[Saved entries]
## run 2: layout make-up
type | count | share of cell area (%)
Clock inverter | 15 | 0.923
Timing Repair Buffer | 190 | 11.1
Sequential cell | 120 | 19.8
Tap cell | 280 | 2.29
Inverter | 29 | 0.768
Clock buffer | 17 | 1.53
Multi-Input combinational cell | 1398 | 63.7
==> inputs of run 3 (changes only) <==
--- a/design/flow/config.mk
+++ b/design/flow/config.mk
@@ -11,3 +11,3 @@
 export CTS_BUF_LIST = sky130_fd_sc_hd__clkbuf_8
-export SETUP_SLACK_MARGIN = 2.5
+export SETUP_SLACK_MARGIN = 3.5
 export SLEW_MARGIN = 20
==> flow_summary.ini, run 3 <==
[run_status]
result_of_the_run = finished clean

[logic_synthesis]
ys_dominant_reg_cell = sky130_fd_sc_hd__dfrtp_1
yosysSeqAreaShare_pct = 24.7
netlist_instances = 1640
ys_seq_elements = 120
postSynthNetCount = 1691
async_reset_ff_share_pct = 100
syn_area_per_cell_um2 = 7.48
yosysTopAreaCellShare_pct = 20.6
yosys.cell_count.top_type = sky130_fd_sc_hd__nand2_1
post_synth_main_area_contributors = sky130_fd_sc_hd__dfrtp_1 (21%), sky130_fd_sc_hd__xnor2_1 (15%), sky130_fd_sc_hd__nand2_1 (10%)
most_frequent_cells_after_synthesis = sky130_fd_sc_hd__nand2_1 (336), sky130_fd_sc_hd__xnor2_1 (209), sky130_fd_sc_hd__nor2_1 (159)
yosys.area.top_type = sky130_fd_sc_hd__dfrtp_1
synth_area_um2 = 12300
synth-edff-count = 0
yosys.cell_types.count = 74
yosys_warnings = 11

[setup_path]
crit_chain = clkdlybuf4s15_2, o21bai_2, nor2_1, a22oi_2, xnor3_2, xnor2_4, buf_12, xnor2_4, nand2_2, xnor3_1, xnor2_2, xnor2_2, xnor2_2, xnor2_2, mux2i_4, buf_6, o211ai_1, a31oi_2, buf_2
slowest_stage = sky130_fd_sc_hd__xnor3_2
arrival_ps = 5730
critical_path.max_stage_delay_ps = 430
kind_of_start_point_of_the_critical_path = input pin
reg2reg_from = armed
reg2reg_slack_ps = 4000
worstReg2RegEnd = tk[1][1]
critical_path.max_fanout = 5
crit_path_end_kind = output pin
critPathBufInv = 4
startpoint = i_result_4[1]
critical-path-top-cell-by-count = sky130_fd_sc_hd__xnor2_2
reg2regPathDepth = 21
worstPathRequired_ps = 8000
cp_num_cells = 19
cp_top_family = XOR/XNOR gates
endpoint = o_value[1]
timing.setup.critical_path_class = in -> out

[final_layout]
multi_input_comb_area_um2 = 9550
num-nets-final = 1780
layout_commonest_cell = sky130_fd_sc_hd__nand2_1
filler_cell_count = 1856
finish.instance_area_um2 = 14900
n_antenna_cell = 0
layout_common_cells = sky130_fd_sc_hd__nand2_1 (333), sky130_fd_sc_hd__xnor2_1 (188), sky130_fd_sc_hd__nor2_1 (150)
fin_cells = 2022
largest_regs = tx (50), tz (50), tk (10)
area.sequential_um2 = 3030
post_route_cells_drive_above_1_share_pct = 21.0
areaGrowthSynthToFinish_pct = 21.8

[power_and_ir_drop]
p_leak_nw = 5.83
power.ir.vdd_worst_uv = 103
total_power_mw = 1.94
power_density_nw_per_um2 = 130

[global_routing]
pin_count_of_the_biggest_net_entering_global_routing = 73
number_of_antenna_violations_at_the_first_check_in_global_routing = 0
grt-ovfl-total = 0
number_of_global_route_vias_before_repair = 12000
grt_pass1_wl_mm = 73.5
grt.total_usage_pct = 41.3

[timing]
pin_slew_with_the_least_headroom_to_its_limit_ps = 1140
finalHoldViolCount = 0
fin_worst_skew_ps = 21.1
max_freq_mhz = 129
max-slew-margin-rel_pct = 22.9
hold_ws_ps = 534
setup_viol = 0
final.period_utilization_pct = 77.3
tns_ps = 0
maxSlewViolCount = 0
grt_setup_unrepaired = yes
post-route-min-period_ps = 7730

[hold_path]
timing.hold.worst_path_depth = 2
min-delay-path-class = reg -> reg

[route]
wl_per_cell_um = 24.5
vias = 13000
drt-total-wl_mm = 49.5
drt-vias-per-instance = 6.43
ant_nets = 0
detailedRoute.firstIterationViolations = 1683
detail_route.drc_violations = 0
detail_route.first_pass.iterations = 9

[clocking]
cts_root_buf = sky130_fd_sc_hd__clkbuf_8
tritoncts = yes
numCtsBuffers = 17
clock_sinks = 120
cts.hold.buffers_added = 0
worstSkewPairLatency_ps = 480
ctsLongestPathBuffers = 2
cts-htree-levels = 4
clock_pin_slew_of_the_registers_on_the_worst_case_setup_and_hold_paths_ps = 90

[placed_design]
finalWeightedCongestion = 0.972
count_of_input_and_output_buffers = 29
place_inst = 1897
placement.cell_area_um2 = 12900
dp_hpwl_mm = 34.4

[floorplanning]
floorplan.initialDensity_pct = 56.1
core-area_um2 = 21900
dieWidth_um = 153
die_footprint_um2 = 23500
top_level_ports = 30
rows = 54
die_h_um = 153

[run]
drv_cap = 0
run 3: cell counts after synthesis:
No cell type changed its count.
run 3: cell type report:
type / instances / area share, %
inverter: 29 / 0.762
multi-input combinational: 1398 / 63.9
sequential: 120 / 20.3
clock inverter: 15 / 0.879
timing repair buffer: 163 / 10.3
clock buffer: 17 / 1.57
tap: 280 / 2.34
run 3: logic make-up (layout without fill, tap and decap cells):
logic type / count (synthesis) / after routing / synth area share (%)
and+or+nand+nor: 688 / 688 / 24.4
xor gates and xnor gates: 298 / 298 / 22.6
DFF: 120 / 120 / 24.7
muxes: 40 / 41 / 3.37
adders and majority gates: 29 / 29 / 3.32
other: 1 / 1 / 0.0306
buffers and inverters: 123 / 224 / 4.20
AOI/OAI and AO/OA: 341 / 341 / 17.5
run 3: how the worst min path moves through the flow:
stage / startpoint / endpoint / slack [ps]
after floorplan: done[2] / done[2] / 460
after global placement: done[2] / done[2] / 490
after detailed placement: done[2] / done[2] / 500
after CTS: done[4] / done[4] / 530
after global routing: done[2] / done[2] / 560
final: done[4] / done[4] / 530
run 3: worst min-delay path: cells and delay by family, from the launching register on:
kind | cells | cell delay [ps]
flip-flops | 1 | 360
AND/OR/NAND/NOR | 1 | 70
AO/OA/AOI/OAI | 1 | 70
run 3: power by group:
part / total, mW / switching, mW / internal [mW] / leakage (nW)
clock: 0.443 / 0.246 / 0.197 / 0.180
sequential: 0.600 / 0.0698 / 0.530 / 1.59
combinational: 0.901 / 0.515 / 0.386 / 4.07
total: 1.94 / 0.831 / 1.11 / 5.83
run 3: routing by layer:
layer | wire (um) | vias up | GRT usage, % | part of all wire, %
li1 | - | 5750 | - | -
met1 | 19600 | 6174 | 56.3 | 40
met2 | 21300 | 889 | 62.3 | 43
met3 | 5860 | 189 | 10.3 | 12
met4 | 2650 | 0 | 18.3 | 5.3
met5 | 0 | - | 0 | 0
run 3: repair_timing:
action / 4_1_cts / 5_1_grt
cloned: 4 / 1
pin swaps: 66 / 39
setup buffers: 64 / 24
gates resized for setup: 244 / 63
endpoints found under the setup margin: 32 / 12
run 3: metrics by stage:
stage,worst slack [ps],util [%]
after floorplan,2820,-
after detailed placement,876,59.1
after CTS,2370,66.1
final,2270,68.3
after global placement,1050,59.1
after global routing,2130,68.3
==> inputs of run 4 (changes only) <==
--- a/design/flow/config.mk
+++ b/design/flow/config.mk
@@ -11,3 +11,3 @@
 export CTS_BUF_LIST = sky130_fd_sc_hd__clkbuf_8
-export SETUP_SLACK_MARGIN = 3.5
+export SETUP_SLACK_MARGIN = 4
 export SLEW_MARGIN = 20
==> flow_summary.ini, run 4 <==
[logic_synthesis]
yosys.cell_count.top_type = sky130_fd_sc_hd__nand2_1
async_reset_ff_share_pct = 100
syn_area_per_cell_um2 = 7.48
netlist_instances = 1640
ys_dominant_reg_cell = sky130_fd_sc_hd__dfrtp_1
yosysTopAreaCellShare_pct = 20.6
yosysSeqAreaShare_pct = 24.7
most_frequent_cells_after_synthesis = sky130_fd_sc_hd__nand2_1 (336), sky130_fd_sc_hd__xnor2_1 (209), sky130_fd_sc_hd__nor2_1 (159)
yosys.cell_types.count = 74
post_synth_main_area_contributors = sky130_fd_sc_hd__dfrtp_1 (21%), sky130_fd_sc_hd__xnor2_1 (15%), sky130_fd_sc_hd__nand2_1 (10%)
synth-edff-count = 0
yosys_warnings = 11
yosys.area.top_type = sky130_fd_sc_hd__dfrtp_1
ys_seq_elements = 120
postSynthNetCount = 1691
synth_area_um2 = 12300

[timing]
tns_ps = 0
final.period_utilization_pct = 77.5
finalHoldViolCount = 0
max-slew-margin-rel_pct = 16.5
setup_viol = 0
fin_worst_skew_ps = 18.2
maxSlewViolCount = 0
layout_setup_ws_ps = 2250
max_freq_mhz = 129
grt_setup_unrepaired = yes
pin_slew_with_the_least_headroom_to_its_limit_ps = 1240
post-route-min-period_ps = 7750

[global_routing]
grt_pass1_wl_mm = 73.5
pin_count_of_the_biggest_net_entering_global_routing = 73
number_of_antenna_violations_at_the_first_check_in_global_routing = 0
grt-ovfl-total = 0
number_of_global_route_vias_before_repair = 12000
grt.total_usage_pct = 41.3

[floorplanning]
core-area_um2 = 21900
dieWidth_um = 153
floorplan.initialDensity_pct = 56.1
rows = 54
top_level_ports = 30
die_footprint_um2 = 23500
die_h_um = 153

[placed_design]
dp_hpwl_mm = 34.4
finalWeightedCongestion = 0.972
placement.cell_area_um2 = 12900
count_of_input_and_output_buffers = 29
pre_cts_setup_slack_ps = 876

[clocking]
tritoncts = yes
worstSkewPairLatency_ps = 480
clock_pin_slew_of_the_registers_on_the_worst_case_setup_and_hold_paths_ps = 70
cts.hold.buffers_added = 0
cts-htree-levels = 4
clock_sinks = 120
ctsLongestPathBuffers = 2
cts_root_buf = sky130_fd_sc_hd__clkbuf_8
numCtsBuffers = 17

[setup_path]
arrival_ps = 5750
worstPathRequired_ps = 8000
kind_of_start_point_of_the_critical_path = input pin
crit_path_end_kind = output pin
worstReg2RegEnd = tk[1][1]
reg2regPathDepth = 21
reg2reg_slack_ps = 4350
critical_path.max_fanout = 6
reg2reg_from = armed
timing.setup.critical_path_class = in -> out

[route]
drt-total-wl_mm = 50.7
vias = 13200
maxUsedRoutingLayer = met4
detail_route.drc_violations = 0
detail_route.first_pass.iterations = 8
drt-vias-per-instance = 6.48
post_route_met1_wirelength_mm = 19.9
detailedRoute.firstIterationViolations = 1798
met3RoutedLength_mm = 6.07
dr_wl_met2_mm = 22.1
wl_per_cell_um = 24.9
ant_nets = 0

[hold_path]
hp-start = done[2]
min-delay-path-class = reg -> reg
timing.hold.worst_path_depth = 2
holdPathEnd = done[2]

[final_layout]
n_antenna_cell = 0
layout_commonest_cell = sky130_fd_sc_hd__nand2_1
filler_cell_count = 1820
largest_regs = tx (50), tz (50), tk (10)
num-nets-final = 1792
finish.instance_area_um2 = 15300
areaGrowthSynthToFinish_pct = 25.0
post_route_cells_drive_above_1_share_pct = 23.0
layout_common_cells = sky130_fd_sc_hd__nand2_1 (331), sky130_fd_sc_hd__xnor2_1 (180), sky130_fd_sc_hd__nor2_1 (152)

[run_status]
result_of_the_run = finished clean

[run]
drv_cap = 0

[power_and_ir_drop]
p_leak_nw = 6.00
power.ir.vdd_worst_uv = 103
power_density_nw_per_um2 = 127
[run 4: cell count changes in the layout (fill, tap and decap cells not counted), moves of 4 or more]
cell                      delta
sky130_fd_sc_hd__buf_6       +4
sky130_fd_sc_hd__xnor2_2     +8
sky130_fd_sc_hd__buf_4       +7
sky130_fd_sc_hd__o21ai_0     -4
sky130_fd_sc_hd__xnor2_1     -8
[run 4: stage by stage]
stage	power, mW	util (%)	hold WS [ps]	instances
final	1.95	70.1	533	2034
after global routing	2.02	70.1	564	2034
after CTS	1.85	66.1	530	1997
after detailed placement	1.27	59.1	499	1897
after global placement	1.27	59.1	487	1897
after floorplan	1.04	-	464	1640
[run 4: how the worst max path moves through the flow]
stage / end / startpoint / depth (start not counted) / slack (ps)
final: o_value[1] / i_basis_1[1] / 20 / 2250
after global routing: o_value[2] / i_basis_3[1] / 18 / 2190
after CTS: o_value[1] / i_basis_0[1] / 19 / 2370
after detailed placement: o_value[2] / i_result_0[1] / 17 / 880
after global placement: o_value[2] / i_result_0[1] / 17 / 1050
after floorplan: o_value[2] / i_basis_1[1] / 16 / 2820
What follows belongs to an exercise in optimizing a design on an open flow for a short achievable clock period and few clock cycles; a production flow would make more cautious choices.
Only simulation tests tie the RTL to the original design; equivalence was not proved.
Power is estimated from default activity; no workload was simulated.

### flow/flow/run.sh
#!/bin/bash
# The standard ORFS layout (standard.sh), with these changes:
#  - the full and half adder cells are added to DONT_USE_CELLS, so synthesis
#    leaves adders as plain gates for ABC to map for delay (the registers and
#    their cell types are the same as in the standard synthesis);
#  - ports are buffered with buf_4 (buffer_ports otherwise picks a delay
#    cell, clkdlybuf4s50_1, that footprint-matched sizing cannot leave);
#  - timing repair is asked to leave more setup slack than the default.
set -euo pipefail
W=$(pwd)
cat > "$W/flow_config.mk" <<EOC
include $W/config.mk
export BUFFER_PORTS_ARGS = -buffer_cell sky130_fd_sc_hd__buf_4
export DONT_USE_CELLS += sky130_fd_sc_hd__fa_1 sky130_fd_sc_hd__fa_2 sky130_fd_sc_hd__fa_4 sky130_fd_sc_hd__ha_1 sky130_fd_sc_hd__ha_2 sky130_fd_sc_hd__ha_4
EOC
sed "s|DESIGN_CONFIG=[^ ]*|DESIGN_CONFIG=$W/flow_config.mk|" standard.sh > flow_standard.sh
bash flow_standard.sh SETUP_SLACK_MARGIN=8 finish > run_make.log 2>&1
### flow/standard.sh
#!/bin/bash
# synth_recipe.tcl (not shown) runs the flow's synth.tcl, then flattens the netlist and writes it again
# the make line also repeats each setting of config.mk as NAME=value (left out here)
make -C /OpenROAD-flow-scripts/flow DESIGN_CONFIG=/design/flow/config.mk WORK_HOME=/design/flow/orfs CLKGATE_MAP_FILE= SYNTH_SCRIPT=/design/flow/synth_recipe.tcl "${@:-finish}"
### flow/config.mk
export PLATFORM = sky130hd
export DESIGN_NAME = CHIP
export DESIGN_NICKNAME = CHIP
export VERILOG_FILES = /design/flow/design.v
export SDC_FILE = /design/flow/constraint.sdc
export NUM_CORES = 4
export LEC_CHECK = 0
export ABC_CLOCK_PERIOD_IN_PS = 3000
export CAP_MARGIN = 20
export CELL_PAD_IN_SITES_DETAIL_PLACEMENT = 1
export CELL_PAD_IN_SITES_GLOBAL_PLACEMENT = 2
export CORE_MARGIN = 2
export CORE_UTILIZATION = 45
export PLACE_DENSITY = 0.55
export SLEW_MARGIN = 20
### flow/constraint.sdc
create_clock -name core_clock -period 13.0 [get_ports {clk}]
set_input_delay 2.6000 -clock core_clock [delete_from_list [all_inputs] [get_ports {clk}]]
set_output_delay 2.6000 -clock core_clock [all_outputs]
set_load 0.01 [all_outputs]
What follows belongs to an exercise in optimizing a design on an open flow for small area, a short achievable clock period and few clock cycles per item; a production flow would make more cautious choices.
The RTL was checked by simulation tests, not by an equivalence proof against the original design.
No activity file was given, so power comes from the tool's default toggle rates.

==> inputs of maple <==
// matrix2x2_mult
module matrix2x2_mult (
    input       clk,
    input       rst,
    input       start,
    input [7:0]  a00, a01,
    input [7:0]  a10, a11,
    input [7:0]  b00, b01,
    input [7:0]  b10, b11,
    output [16:0] c00, c01,
    output [16:0] c10, c11,
    output done
);
Settings: LEC_CHECK=0, CAP_MARGIN=20, CORE_MARGIN=2, CORE_UTILIZATION=65, CTS_BUF_LIST=sky130_fd_sc_hd__clkbuf_16, CTS_CLUSTER_DIAMETER=150, CTS_CLUSTER_SIZE=30, SETUP_SLACK_MARGIN=4.2, SLEW_MARGIN=20, SYNTH_HIERARCHICAL=1, SYNTH_MINIMUM_KEEP_SIZE=0; clock period 7.0 ns.
standard.sh (not shown) runs the stock make flow with config.mk's settings and CLKGATE_MAP_FILE= SYNTH_SCRIPT=/design/flow/synth_recipe.tcl, a recipe that flattens the netlist after the stock synthesis.
==> flow/flow/run.sh <==
#!/bin/bash
# The standard layout, with plain buffers (buf_1) on the ports instead of the
# delay buffer buffer_ports picks by default.
set -euo pipefail
bash standard.sh "BUFFER_PORTS_ARGS=-buffer_cell sky130_fd_sc_hd__buf_1" finish > standard_flow.log 2>&1
==> sierra: changes against maple <==
CORE_UTILIZATION = 75   (was 65)
SETUP_SLACK_MARGIN = 4.3   (was 4.2)
==> amber: changes against maple <==
SETUP_SLACK_MARGIN = 4.3   (was 4.2)
==> comparison <==
Synthesized cell count is the same in amber and sierra.
Combinational power: maple < amber < sierra.
In area after synthesis, sierra and amber do not differ.
The highest maximum frequency belongs to amber, the lowest to maple.
In critical path depth, maple and amber do not differ.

» **What this task involves**
In the records above, some lines hold the word "firstIterationViolations"; copy each such line.

» **Result below**
detailedRoute.firstIterationViolations = 1683
detailedRoute.firstIterationViolations = 1798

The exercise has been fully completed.